A method for vulcanizing a green tire is known that includes inserting a vulcanization bladder into a green tire placed in a mold, introducing steam to be a heating medium into the vulcanization bladder, and then introducing nitrogen gas (inert gas) to be a pressurizing medium into the same. The vulcanization time is determined on the basis of a portion requiring the longest vulcanization time (a portion where the vulcanization speed is slowest). For example, an unvulcanized rubber containing a large amount of silica requires a long vulcanization time. Thus, when a green tire composed of a tread rubber containing a large amount of silica is vulcanized, the vulcanization time is determined on the basis of the tread portion, and over-vulcanization occurs more readily in portions other than the tread portion as the vulcanization is performed at higher temperature. The greater the over-vulcanization, the more adversely affected the physical properties of the vulcanized rubber are. It is thus desirable to prevent over-vulcanization to the utmost.
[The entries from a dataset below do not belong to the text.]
<file path="src/hdl/cla_pkg.sv">
package cla_pkg;

    // Operand width of the adder
    localparam int DATA_W = 8;

    // Carries c0 through c8
    localparam int CARRY_W = DATA_W + 1;

    // Two's-complement sign position
    localparam int SIGN_BIT = DATA_W - 1;

    // Operand or sum word
    typedef logic [DATA_W-1:0] data_t;

    // Full carry chain, c0 at bit 0
    typedef logic [CARRY_W-1:0] carry_t;

    // Per-bit propagate, generate or half sum
    typedef logic [DATA_W-1:0] pg_t;

endpackage
</file>
<file path="src/hdl/result_pkg.sv">
package result_pkg;

    import cla_pkg::*;

    // Largest positive two's-complement value, 0111_1111
    localparam data_t SAT_MAX = {1'b0, {(DATA_W-1){1'b1}}};

    // Most negative value, 1000_0000
    localparam data_t SAT_MIN = {1'b1, {(DATA_W-1){1'b0}}};

    // Value of the sign bit for each polarity
    localparam logic SIGN_POS = 1'b0;
    localparam logic SIGN_NEG = 1'b1;

endpackage

</file>
<file path="src/hdl/cla_pipe_top.sv">
`timescale 1ns/1ps

module cla_pipe_top
    import cla_pkg::*;
(
    input  logic  clk,
    input  logic  rst_n,
    input  logic  in_valid,
    input  data_t a,
    input  data_t b,
    input  logic  sat_en,
    output logic  out_valid,
    output data_t sum,
    output logic  carry_out,
    output logic  ovf,
    output logic  uvf
);

    // Stage 1 outputs
    logic   s1_valid;
    pg_t    s1_p;
    pg_t    s1_g;
    pg_t    s1_t;
    logic   s1_a_sign;
    logic   s1_b_sign;
    logic   s1_sat;

    // Stage 2 outputs
    logic   s2_valid;
    pg_t    s2_t;
    carry_t s2_c;
    logic   s2_a_sign;
    logic   s2_b_sign;
    logic   s2_sat;

    pg_stage u_pg (
        .clk       (clk),
        .rst_n     (rst_n),
        .in_valid  (in_valid),
        .a         (a),
        .b         (b),
        .sat_en    (sat_en),
        .s1_valid  (s1_valid),
        .s1_p      (s1_p),
        .s1_g      (s1_g),
        .s1_t      (s1_t),
        .s1_a_sign (s1_a_sign),
        .s1_b_sign (s1_b_sign),
        .s1_sat    (s1_sat)
    );

    carry_stage u_carry (
        .clk       (clk),
        .rst_n     (rst_n),
        .s1_valid  (s1_valid),
        .s1_p      (s1_p),
        .s1_g      (s1_g),
        .s1_t      (s1_t),
        .s1_a_sign (s1_a_sign),
        .s1_b_sign (s1_b_sign),
        .s1_sat    (s1_sat),
        .s2_valid  (s2_valid),
        .s2_t      (s2_t),
        .s2_c      (s2_c),
        .s2_a_sign (s2_a_sign),
        .s2_b_sign (s2_b_sign),
        .s2_sat    (s2_sat)
    );

    sum_stage u_sum (
        .clk       (clk),
        .rst_n     (rst_n),
        .s2_valid  (s2_valid),
        .s2_t      (s2_t),
        .s2_c      (s2_c),
        .s2_a_sign (s2_a_sign),
        .s2_b_sign (s2_b_sign),
        .s2_sat    (s2_sat),
        .out_valid (out_valid),
        .sum       (sum),
        .carry_out (carry_out),
        .ovf       (ovf),
        .uvf       (uvf)
    );

endmodule

</file>
<file path="src/hdl/sum_stage.sv">
`timescale 1ns/1ps

module sum_stage
    import cla_pkg::*;
    import result_pkg::*;
(
    input  logic   clk,
    input  logic   rst_n,
    input  logic   s2_valid,
    input  pg_t    s2_t,
    input  carry_t s2_c,
    input  logic   s2_a_sign,
    input  logic   s2_b_sign,
    input  logic   s2_sat,
    output logic   out_valid,
    output data_t  sum,
    output logic   carry_out,
    output logic   ovf,
    output logic   uvf
);

    data_t raw_sum;
    data_t sat_sum;
    logic  ovf_next;
    logic  uvf_next;

    assign raw_sum = s2_t ^ s2_c[DATA_W-1:0]; // Each bit takes the carry from below

    // Two positives that come out negative
    assign ovf_next = (s2_a_sign == SIGN_POS) && (s2_b_sign == SIGN_POS)
                   && (raw_sum[SIGN_BIT] == SIGN_NEG);

    // Two negatives that come out positive
    assign uvf_next = (s2_a_sign == SIGN_NEG) && (s2_b_sign == SIGN_NEG)
                   && (raw_sum[SIGN_BIT] == SIGN_POS);

    // Clamp only when the operation asked for it
    always_comb
    begin
        sat_sum = raw_sum;
        if (s2_sat && ovf_next)
        begin
            sat_sum = SAT_MAX;
        end
        else if (s2_sat && uvf_next)
        begin
            sat_sum = SAT_MIN;
        end
    end

    always_ff @(posedge clk or negedge rst_n)
    begin
        if (!rst_n)
        begin
            out_valid <= 1'b0;
            sum       <= '0;
            carry_out <= 1'b0;
            ovf       <= 1'b0;
            uvf       <= 1'b0;
        end
        else
        begin
            out_valid <= s2_valid;
            // Flags only ever high alongside out_valid
            ovf       <= s2_valid & ovf_next;
            uvf       <= s2_valid & uvf_next;
            if (s2_valid) // Sum and carry hold between results
            begin
                sum       <= sat_sum;
                carry_out <= s2_c[DATA_W]; // Ninth bit of the unsigned sum
            end
        end
    end

endmodule

</file>
<file path="src/hdl/carry_stage.sv">
`timescale 1ns/1ps

module carry_stage
    import cla_pkg::*;
(
    input  logic   clk,
    input  logic   rst_n,
    input  logic   s1_valid,
    input  pg_t    s1_p,
    input  pg_t    s1_g,
    input  pg_t    s1_t,
    input  logic   s1_a_sign,
    input  logic   s1_b_sign,
    input  logic   s1_sat,
    output logic   s2_valid,
    output pg_t    s2_t,
    output carry_t s2_c,
    output logic   s2_a_sign,
    output logic   s2_b_sign,
    output logic   s2_sat
);

    carry_t c_next;

    // No external carry-in on this adder
    assign c_next[0] = 1'b0;

    // Flattened lookahead, two logic levels per carry
    //   c[i] = g[i-1] | p[i-1]&g[i-2] | ... | p[i-1]..p[1]&g[0]
    // The p..p&c0 term is dropped because c0 is zero
    for (genvar i = 1; i < CARRY_W; i++)
    begin : g_carry
        logic [i-1:0] term;

        for (genvar j = 0; j < i; j++)
        begin : g_term
            if (j == i - 1)
            begin : g_top
                assign term[j] = s1_g[j]; // Generated right below this carry
            end
            else
            begin : g_chain
                // Generated at j, propagated through every bit above it
                assign term[j] = s1_g[j] & (&s1_p[i-1:j+1]);
            end
        end

        assign c_next[i] = |term;
    end

    always_ff @(posedge clk or negedge rst_n)
    begin
        if (!rst_n)
        begin
            s2_valid  <= 1'b0;
            s2_t      <= '0;
            s2_c      <= '0;
            s2_a_sign <= 1'b0;
            s2_b_sign <= 1'b0;
            s2_sat    <= 1'b0;
        end
        else
        begin
            s2_valid <= s1_valid;
            if (s1_valid)
            begin
                s2_t      <= s1_t; // Forwarded for the final XOR
                s2_c      <= c_next;
                s2_a_sign <= s1_a_sign;
                s2_b_sign <= s1_b_sign;
                s2_sat    <= s1_sat;
            end
        end
    end

endmodule

</file>
<file path="src/hdl/pg_stage.sv">
`timescale 1ns/1ps

module pg_stage
    import cla_pkg::*;
(
    input  logic  clk,
    input  logic  rst_n,
    input  logic  in_valid,
    input  data_t a,
    input  data_t b,
    input  logic  sat_en,
    output logic  s1_valid,
    output pg_t   s1_p,
    output pg_t   s1_g,
    output pg_t   s1_t,
    output logic  s1_a_sign,
    output logic  s1_b_sign,
    output logic  s1_sat
);

    pg_t p_next;
    pg_t g_next;
    pg_t t_next;

    // Propagate taken as OR, still correct since g covers the 1+1 case
    assign p_next = a | b;
    assign g_next = a & b;
    assign t_next = a ^ b; // Half sum

    always_ff @(posedge clk or negedge rst_n)
    begin
        if (!rst_n)
        begin
            s1_valid  <= 1'b0;
            s1_p      <= '0;
            s1_g      <= '0;
            s1_t      <= '0;
            s1_a_sign <= 1'b0;
            s1_b_sign <= 1'b0;
            s1_sat    <= 1'b0;
        end
        else
        begin
            s1_valid <= in_valid;
            if (in_valid) // Payload only moves with a valid operation
            begin
                s1_p      <= p_next;
                s1_g      <= g_next;
                s1_t      <= t_next;
                s1_a_sign <= a[SIGN_BIT];
                s1_b_sign <= b[SIGN_BIT];
                s1_sat    <= sat_en; // Mode sampled with the operands
            end
        end
    end

endmodule

</file>
<file path="config.mk">
export PLATFORM = sky130hd
export DESIGN_NAME = cla_pipe_top
export DESIGN_NICKNAME = d
export VERILOG_FILES = /design/src/hdl/cla_pkg.sv /design/src/hdl/result_pkg.sv /design/src/hdl/cla_pipe_top.sv /design/src/hdl/sum_stage.sv /design/src/hdl/carry_stage.sv /design/src/hdl/pg_stage.sv
export SDC_FILE = /design/constraint.sdc
export NUM_CORES = 1
export LEC_CHECK = 0
export BUFFER_PORTS_ARGS = -buffer_cell sky130_fd_sc_hd__buf_2
export CAP_MARGIN = 20
export CORE_MARGIN = 8
export CORE_UTILIZATION = 47
export DETAILED_ROUTE_END_ITERATION = 8
export PLACE_DENSITY = 0.73
export SYNTH_ARGS = -nofsm -noshare
export SYNTH_HDL_FRONTEND = slang
export SYNTH_SLANG_ARGS = --single-unit
</file>
<file path="constraint.sdc">
create_clock -name clk -period 1.35 [get_ports clk]
set_input_delay 0 -clock clk [delete_from_list [all_inputs] [get_ports clk]]
set_output_delay 0 -clock clk [all_outputs]
set_load 0.03 [all_outputs]
</file>
==> metrics.md <==
| Metric | Value |
|---|---|
| Outcome | `complete, no violations` |
| Avg WL per Cell | `13.4 microns` |
| CTS clk-pin slew, worst paths | `0.06 ns` |
| Count of final setup violators | `0` |
| Gpl congestion | `0.822` |
| # Max-Cap Violations | `0` |
| DP Area | `0.00291 sq mm` |
| Period utilization | `0.928` |
| Share of cells above drive strength 1 | `0.350` |
| Sequential share of the synthesized area | `0.565` |
| Flip-flop and latch area | `0.00148 sq mm` |
| Switching power share of the total | `0.292` |
| Clock group share of total power | `0.306` |
| Clock Path Buffers | `2` |
| Core box area | `0.00544 sq mm` |
| Gate power share | `0.210` |
| Die area | `0.00820 sq mm` |
| Initial Util | `0.480` |
| Hold slack | `0.0375 ns` |
| Setup TNS | `0 ns` |
| Setup CP Type | `flip-flop to flip-flop` |
| Measured slew at the worst slew-check pin | `0.305 ns` |
| Die W | `90.6 microns` |
| Fmax | `0.798 GHz` |
| Internal | `3280 uW` |
| Detailed-route via count | `1649` |
| N_diodes | `0` |
| Post-Route Skew | `0.00265 ns` |
| Multi-input gate area | `0.00103 sq mm` |
| Mapped Cells | `207` |
| Post-route ant nets | `0` |
| Critical Path RT | `1.55 ns` |
| Startpoint class of the critical path | `flip-flop` |
| Area leader, netlist | `dfrtp_1` |
| Die H | `90.6 microns` |
| Rel. slew slack | `0.797` |
| Register bit total from synthesis | `59` |
| First-pass GRT wire length | `7960 microns` |
| DRC viols | `0` |
| Largest net degree at the start of global routing | `60` |
| Ranking of synthesized cells by area | `dfrtp_1, mux2_2, ha_1` |
| Starting DRC count in detailed routing | `61` |
| Routed WL | `4450 microns` |
| Max VDD drop | `0.634 mV` |
| DRT Pass-1 Iters | `4` |
| Distinct cells, synth | `26` |
| RSZ-0062 raised after global routing | `false` |
| GR Overflow Total | `0` |
| Synthesized area | `0.00261 sq mm` |
| Largest fanout on the critical path | `3` |
| Inserted Clock Buffers | `9` |
| Layout fillers | `457` |
| Ys flop type | `dfrtp_1` |
| Vias in the first global route | `1741` |
| Fin. Hold Viols | `0` |
| Cell Count, Final, Fillers Out | `332` |
| Share of the synthesized area in the top cell type | `0.565` |
| HP Class | `input port to flip-flop` |
| Slew Viols, Final | `0` |
| # H-tree levels | `3` |
| Nets | `291` |
| Via-to-Cell Ratio | `4.97` |
| Final min period | `1.25 ns` |
| GRT Util Overall | `0.120` |
| # clock sinks | `59` |
| CTS tree | `yes` |
| Seq pwr share | `0.484` |
| YS warnings | `0` |
| Design area | `0.00316 sq mm` |
| Critical Path Sink Type | `flip-flop` |
| Clk_lat worst skew | `0.32 ns` |
| Async set or reset register ratio after synthesis | `1.00` |
| Layout overhead on the synthesized area | `20.8%` |
| Ports | `32` |
| P per Cell Area | `1470 mW/mm^2` |
| Port Buffers | `31` |
| Mapped Nets | `242` |
| P_sw | `1350 uW` |
| Antenna violations before repair | `0` |
| Placed cell count | `311` |
| Final HPWL DP | `3220 microns` |
| Leak | `0.00156 uW` |
| WP data arrival | `1.45 ns` |
| Avg Cell Area, Syn | `12.6 sq um` |
| CTS Root Cell | `clkbuf_8` |
| EDFF count, synth | `0` |
| Num rows | `27` |
| Total power draw | `4630 uW` |
## path summary, 6_finish.rpt
| kind | from | endpoint | slack [ns] | cells past startpoint |
|---|---|---|---|---|
| setup / recovery | u_pg.s1_p[4]$_DFFE_PN0P_ | u_carry.s2_c[8]$_DFFE_PN0P_ | 0.1 | 3 |
| hold / removal | b[0] | u_pg.s1_t[0]$_DFFE_PN0P_ | 0.04 | 3 |
| setup reg to reg | u_pg.s1_p[4]$_DFFE_PN0P_ | u_carry.s2_c[8]$_DFFE_PN0P_ | 0.1 | 3 |
| hold reg to reg | u_pg.s1_t[4]$_DFFE_PN0P_ | u_carry.s2_t[4]$_DFFE_PN0P_ | 0.50 | 1 |
| max in group asynchronous | rst_n | u_pg.s1_p[6]$_DFFE_PN0P_ | 0.88 | 3 |
| min in group asynchronous | rst_n | u_sum.uvf$_DFF_PN0_ | 0.21 | 3 |
## critical path, stage by stage, from the launching register on
cell and delay, ns:
dfrtp_1 0.39, a211o_1 0.34, a2111oi_4 0.29, a21oi_1 0.11
## layout by cell type (no fill, tap or decap), drive strengths merged
master,Yosys,final
o31ai,1,1
a211o,1,1
ha,15,15
a31oi,4,4
and4,1,1
a22o,1,1
a32oi,1,1
clkinv,0,2
buf,7,40
a21o,3,3
nand4,1,1
mux2,33,33
xor2,7,7
a2111oi,1,1
dlygate4sd3,0,5
nand2b,1,1
dfrtp,59,59
a211oi,1,1
a21oi,14,14
mux2i,7,7
and3,1,1
o21ai,7,7
nand3,3,3
o21a,2,2
nor2,14,14
clkbuf,0,13
inv,22,22
## sequential cells by signal, summed over array words and instances (netlist names), 7 cells and up
name,cells
u_sum.sum,8
u_carry.s2_c,8
u_pg.s1_p,7
u_pg.s1_t,8
u_pg.s1_g,8
u_carry.s2_t,8
## metrics by stage
step                 util  worst slack, ns
floorplan               -            0.139
global placement    0.535            0.108
detailed placement  0.535           0.0811
CTS                 0.577           0.0777
global route        0.580           0.0139
finish              0.580           0.0976
## what timing repair did
action,CTS,global route
hold buffers,5,0
setup endpoints to repair,0,1
setup buffers,0,1
endpoints found under the hold margin,63,0
resized for setup,0,1
## final cells by class
type                    instances  share of cell area
flip-flops and latches         59               0.468
well taps                      72              0.0285
repair buffers                 45              0.0943
inverters                      22              0.0262
clock buffers                  13              0.0535
multi-input cells             119               0.327
clock inverters                 2             0.00317
## metal layers
| layer | GRT usage | wire [microns] |
|---|---|---|
| met1 | 0.144 | 2090 |
| met5 | 0 | 0 |
| met4 | 0.0749 | 72 |
| met2 | 0.181 | 2030 |
| met3 | 0.0391 | 259 |
## synthesized netlist by cell type (all sizes together) (2+ instances only)
master / number
a31oi: 4
dfrtp: 59
nor2: 14
mux2: 33
o21a: 2
nand3: 3
xor2: 7
o21ai: 7
a21oi: 14
buf: 7
mux2i: 7
ha: 15
a21o: 3
inv: 22
## power groups by stage
stage,sequential (uW),combinational (uW),clock [uW]
2_1_floorplan,2410,487,0
3_3_place_gp,2260,942,0
3_5_place_dp,2280,961,0
4_1_cts,2240,977,1460
5_1_grt,2280,1080,1550
6_report,2240,975,1420
## cell families after synthesis
family,count (synthesis),share of synthesized area
adders and majority gates,15,0.0718
DFF,59,0.565
muxes,40,0.169
xor gates and xnor gates,7,0.0235
AOI/OAI and AO/OA,36,0.0886
buffers and inverters,29,0.0450
and+or+nand+nor,21,0.0369
Note: power is estimated with default switching activity, not from simulation.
A low internal pressure applied by the vulcanization bladder to the green tire in the initial stage of vulcanization causes the unvulcanized rubber to flow insufficiently and may thus cause vulcanization defects. Such vulcanization defects are significant especially in vulcanizing a tire having high rigidity.
A vulcanization device has been proposed that, for example, preliminarily mixes steam and inert gas in a tank and introduces the resultant gas mixture into a vulcanization bladder (see Japanese Unexamined Patent Application Publication No. H09-76239A). With this vulcanization device, introducing the gas mixture in the tank into the vulcanization bladder can increase internal pressure applied to a green tire in the initial stage of vulcanization. Moreover, the vulcanization time can be shortened to some extent. Unfortunately, this device requires a tank for preliminarily mixing steam and inert gas, resulting in an increase in equipment size.